- _BRIEF_:
What is the number of lines in the listing that contain "timing"? Give that number only.

- _DATA SECTION_:

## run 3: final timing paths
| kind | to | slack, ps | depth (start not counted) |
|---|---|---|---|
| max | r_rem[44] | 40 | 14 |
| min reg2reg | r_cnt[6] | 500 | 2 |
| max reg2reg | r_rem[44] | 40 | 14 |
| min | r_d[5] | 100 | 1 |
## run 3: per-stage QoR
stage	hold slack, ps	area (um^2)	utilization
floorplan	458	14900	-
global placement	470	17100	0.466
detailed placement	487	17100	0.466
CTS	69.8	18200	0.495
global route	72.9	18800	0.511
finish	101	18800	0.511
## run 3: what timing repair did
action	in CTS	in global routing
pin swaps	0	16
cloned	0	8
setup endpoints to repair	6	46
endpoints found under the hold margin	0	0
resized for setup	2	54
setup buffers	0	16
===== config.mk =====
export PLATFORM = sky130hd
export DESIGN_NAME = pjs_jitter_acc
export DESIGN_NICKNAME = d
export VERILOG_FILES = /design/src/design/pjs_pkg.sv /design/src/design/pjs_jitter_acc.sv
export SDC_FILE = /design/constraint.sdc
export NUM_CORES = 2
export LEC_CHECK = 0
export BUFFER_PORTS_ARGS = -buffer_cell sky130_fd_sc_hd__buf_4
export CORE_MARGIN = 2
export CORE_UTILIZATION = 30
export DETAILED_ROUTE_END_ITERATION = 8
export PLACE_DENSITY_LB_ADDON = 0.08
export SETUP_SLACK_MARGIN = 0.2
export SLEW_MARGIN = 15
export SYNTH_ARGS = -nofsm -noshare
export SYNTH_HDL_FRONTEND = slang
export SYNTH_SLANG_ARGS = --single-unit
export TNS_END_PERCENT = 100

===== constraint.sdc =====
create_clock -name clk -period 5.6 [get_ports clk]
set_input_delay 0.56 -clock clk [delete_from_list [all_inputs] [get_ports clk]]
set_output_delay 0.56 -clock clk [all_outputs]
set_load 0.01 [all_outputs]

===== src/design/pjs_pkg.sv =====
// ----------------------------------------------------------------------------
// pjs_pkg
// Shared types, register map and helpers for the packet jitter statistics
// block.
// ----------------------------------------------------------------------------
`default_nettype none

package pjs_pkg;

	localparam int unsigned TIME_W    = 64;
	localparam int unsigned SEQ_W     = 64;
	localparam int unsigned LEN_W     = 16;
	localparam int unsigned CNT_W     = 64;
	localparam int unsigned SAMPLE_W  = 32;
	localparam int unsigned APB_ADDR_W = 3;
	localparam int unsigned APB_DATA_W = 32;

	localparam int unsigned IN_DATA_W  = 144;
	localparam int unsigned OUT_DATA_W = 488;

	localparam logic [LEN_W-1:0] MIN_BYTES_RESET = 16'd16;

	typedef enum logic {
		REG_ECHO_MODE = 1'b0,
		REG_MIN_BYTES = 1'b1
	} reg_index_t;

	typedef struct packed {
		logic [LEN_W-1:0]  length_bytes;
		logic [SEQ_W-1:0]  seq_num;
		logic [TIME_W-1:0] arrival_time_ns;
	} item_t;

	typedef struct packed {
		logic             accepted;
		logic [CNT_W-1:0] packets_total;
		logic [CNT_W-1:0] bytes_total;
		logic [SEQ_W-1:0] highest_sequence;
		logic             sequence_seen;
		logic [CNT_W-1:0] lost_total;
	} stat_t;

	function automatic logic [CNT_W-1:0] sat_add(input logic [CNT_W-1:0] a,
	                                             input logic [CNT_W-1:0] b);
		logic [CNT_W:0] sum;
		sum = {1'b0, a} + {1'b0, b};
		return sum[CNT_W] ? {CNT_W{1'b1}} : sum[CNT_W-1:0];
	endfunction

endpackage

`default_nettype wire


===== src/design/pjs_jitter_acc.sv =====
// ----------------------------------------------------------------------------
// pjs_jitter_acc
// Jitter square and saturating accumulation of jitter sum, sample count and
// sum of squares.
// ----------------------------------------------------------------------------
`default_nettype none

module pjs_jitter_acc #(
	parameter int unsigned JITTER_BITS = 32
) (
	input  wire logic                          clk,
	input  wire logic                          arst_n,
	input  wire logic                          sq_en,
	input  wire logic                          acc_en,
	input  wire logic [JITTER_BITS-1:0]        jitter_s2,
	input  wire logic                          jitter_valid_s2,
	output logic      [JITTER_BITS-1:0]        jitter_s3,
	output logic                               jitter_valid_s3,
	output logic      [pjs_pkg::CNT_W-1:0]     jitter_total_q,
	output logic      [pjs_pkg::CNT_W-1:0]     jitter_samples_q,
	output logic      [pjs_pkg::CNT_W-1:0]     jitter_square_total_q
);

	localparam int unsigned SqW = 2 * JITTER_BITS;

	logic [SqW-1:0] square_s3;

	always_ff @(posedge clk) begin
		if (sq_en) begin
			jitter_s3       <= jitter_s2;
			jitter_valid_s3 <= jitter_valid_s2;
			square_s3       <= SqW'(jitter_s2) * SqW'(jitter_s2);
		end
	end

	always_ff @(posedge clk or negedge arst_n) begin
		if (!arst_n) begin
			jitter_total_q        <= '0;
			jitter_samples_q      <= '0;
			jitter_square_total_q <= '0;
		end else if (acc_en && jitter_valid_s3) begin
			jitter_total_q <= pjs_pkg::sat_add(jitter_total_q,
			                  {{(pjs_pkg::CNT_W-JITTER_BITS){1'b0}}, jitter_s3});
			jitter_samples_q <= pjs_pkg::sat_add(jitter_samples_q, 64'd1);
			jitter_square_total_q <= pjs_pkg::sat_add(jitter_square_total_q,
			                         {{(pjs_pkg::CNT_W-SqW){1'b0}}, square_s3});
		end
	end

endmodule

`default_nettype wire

- _TASK ANSWER_:
2